LONDON: I am perhaps one of the few who was not really impressed by the photographs from the Abu Ghraib prison. For I come from the part of the world where humiliation, torture, rape and murder in the name of the war on terror is a daily routine while exposure, apology and punishment of the perpetrators is an unattainable dream.

The Russian war in Chechnya has left 180,000 civilians dead, 17 percent of the population and twice as many homeless. Thousands of innocent people kidnapped by Russian soldiers disappeared without a trace. Some were ransomed to their families, alive and dead. Some were found in mass graves, disfigured by horrible torture. A human rights group recently published the confession of a Russian officer who took part in more than 50 secret executions.

Before Sept. 11, the West viewed Chechnya as a massive violation of human rights and condemned Russia for suppression of free speech and democracy. Then, democratically inclined Chechens - and Russians - felt the moral backing of the West and reciprocated with gratitude and respect. The Chechen problem was taken for what it was: a result of the disintegration of the Soviet empire that could be solved through negotiations.

But on Sept. 11, President Vladimir Putin pledged Russia's support to President George W. Bush; in return, Chechnya was declared a part of the global war on terror.
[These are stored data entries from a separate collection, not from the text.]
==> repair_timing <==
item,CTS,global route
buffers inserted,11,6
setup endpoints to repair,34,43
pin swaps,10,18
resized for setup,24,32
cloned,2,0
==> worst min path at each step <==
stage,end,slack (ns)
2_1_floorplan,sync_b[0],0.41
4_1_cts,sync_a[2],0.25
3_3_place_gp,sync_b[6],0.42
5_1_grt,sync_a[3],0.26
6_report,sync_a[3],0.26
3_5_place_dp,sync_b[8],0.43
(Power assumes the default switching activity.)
So, while the statistics of atrocities in Chechnya have beaten all records in Bosnia and Kosovo, Slobodan Milosevic sits in the dock in the Hague while Putin attends the G-8 summit.
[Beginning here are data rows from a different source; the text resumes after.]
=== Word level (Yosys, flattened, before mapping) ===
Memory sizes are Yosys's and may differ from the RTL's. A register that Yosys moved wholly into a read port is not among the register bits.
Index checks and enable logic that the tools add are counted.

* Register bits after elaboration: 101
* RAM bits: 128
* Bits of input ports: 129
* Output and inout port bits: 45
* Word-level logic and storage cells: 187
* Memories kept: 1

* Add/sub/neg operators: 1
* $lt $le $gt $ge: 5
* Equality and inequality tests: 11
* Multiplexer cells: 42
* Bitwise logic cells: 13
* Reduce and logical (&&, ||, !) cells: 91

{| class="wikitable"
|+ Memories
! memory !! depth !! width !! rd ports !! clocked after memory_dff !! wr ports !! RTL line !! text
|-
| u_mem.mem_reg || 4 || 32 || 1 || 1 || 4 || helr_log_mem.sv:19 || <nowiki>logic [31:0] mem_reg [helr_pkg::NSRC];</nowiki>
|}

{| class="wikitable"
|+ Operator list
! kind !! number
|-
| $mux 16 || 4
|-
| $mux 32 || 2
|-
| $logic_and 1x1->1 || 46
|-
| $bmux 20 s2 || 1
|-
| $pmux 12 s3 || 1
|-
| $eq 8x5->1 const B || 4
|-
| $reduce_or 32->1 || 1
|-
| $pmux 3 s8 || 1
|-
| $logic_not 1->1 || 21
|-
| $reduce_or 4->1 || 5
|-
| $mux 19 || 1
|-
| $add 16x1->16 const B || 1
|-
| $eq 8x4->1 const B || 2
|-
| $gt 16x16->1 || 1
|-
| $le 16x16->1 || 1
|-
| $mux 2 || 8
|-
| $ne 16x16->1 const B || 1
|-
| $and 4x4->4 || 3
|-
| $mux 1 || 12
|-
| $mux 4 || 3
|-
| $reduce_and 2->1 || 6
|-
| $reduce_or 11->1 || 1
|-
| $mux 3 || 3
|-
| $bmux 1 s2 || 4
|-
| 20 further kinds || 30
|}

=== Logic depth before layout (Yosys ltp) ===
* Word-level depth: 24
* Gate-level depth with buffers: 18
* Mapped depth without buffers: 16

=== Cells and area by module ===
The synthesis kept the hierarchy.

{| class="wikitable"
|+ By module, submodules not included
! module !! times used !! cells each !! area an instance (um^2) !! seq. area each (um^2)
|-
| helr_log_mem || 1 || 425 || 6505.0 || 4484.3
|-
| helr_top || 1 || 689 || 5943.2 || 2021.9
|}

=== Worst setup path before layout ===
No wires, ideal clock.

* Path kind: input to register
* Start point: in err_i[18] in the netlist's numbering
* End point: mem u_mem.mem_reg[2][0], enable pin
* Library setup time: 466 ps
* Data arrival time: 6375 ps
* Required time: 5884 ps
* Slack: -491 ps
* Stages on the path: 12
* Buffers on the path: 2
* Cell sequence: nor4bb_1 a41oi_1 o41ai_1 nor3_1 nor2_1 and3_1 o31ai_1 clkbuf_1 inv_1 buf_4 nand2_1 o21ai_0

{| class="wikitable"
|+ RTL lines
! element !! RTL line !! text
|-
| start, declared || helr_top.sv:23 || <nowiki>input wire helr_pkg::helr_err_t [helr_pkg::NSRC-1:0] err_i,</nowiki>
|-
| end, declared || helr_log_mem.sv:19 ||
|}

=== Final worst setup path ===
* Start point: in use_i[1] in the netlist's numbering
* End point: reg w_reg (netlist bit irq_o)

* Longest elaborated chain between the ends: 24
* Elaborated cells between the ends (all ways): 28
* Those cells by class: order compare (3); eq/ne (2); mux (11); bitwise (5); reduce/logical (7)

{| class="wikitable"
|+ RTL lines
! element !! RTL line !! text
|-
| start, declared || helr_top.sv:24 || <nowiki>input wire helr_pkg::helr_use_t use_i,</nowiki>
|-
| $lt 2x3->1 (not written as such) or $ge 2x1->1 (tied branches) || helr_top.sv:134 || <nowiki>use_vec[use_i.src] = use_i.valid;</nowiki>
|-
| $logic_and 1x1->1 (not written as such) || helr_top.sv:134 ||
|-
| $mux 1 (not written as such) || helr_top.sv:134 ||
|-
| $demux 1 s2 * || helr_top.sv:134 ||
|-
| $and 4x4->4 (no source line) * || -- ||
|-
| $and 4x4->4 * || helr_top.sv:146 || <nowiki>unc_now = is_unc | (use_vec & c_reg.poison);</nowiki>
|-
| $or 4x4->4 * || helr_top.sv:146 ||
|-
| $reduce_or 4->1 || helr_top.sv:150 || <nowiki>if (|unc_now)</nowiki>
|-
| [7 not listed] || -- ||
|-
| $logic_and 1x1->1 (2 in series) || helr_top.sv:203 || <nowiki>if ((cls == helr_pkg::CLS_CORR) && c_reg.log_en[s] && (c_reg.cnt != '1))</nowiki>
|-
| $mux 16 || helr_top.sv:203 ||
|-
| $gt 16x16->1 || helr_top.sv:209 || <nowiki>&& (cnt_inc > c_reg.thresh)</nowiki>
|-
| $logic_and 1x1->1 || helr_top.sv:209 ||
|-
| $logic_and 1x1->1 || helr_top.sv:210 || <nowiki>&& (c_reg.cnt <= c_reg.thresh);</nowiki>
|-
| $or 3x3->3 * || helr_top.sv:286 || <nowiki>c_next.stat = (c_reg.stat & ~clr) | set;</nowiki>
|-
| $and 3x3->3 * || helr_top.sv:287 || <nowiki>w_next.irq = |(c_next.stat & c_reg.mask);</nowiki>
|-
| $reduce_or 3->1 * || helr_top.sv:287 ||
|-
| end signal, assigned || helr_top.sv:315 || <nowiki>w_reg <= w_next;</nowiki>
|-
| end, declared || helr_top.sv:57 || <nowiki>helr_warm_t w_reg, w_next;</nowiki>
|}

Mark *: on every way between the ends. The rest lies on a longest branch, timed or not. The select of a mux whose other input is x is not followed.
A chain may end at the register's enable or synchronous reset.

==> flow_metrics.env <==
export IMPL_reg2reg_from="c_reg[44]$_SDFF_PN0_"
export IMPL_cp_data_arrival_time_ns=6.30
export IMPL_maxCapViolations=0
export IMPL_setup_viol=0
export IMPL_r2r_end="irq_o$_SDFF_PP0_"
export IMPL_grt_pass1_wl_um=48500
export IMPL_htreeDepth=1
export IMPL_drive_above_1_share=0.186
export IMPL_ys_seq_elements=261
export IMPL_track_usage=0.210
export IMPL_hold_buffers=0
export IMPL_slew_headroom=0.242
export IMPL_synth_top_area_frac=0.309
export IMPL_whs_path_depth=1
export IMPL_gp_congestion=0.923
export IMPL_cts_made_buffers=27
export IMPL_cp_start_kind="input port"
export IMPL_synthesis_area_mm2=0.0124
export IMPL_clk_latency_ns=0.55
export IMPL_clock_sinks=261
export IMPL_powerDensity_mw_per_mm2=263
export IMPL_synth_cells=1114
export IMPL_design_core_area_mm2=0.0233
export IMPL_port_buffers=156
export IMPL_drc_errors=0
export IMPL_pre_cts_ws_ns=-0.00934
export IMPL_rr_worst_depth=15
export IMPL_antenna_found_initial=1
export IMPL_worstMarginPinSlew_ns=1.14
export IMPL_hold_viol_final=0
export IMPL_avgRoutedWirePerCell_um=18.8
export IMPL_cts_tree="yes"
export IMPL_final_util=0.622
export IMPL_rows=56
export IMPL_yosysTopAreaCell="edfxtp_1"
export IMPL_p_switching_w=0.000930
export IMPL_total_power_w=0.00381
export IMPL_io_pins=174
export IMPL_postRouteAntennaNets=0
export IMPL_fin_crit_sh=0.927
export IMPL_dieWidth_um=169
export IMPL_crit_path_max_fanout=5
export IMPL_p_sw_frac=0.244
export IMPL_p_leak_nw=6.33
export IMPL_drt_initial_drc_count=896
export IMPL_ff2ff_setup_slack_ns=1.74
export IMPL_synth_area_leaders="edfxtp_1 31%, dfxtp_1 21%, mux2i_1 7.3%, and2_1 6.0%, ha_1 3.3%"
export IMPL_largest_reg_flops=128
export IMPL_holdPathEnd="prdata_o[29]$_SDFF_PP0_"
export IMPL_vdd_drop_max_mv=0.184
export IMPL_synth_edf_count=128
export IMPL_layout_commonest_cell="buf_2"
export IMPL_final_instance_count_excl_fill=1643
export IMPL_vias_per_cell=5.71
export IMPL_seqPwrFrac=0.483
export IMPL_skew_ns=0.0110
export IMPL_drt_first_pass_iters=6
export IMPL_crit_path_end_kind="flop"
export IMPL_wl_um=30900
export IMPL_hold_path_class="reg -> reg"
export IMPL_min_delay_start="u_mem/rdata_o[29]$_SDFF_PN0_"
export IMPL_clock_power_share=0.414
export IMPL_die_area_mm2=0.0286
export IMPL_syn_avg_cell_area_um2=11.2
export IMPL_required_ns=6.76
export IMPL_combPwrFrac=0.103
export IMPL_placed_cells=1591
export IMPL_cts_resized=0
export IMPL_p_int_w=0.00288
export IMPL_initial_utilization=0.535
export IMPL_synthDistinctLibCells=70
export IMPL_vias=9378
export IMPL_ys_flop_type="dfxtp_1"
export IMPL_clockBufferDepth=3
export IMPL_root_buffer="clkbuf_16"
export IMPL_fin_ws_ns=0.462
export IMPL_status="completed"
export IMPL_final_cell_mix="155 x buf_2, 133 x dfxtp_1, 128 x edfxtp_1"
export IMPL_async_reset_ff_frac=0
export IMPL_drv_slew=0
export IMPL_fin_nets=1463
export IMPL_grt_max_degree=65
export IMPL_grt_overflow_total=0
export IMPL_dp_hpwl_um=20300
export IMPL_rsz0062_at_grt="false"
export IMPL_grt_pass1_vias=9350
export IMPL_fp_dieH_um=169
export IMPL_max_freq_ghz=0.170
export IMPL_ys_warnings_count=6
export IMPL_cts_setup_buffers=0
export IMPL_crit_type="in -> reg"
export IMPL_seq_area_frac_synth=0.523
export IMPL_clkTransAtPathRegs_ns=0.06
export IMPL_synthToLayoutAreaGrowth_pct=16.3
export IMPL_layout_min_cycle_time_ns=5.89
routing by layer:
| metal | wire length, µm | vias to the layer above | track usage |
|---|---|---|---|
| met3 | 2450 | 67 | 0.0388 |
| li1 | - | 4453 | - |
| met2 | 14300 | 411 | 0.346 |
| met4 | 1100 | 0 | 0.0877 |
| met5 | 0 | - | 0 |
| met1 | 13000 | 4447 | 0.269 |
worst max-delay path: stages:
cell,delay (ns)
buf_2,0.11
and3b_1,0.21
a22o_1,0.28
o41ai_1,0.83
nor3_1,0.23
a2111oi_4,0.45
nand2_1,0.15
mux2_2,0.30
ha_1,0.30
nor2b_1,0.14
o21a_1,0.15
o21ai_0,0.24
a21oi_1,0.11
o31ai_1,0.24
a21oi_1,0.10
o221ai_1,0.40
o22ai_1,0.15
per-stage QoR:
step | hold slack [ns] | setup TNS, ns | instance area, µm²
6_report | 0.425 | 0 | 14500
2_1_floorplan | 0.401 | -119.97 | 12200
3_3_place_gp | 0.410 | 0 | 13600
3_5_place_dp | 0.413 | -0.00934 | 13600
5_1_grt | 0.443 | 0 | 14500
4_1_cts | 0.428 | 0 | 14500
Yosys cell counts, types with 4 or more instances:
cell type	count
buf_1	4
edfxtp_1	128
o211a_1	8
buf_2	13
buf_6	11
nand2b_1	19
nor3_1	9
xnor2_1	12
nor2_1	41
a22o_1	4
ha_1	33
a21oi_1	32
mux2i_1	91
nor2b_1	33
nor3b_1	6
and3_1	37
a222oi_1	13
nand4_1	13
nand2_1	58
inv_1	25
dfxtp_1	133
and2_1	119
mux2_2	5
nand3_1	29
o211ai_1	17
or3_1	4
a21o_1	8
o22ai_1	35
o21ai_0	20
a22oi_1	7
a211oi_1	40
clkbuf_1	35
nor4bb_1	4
What, then, can we, the last democratically elected Chechen government, tell our people? That the United States deems us ineligible for life and liberty? That we have been sacrificed for the sake of strategic partnership with Russia? That the Russians have a license to kill us as long as Osama bin Laden remains at large?

How can anyone then be surprised that our youth - a brother whose sister was raped, a son whose father was tortured to death - do not heed our sermons of moderation, and join the ranks of desperate suicide avengers?

After Sept. 11, Chechnya ceased being a post-Soviet phenomenon and became an issue between the West and the Islamic world. We did not seek this role, it was bestowed on us by the West's policies.

Today a prayer for Iraq, Palestine and Chechnya is offered in a single breath in every mosque in the world. Bush apologized for Abu Ghraib and said he will work to revive the Middle East "road map." Does that mean that he has given a thought to what is happening in the hearts and minds of hundreds of millions of Muslims? If so, I would very much like to hear him apologize for an ally who is "doing evil" while hiding behind America's cause.

I would like the U.S. president to say to the Muslims: The slaughter of your kin in Chechnya is not what we mean by democracy. The killings, the torture, the humiliation are not part of the war on terror. The wish of a small people to live in freedom and dignity is not punishable by death.

Then, possibly, the world will make a first small step back from the total clash of civilizations toward which Bush's double standards and empty rhetoric are pushing the human race.

Akhmed Zakayev, a deputy prime minister of the Chechen Republic of Ichkeria, received political asylum in Britain.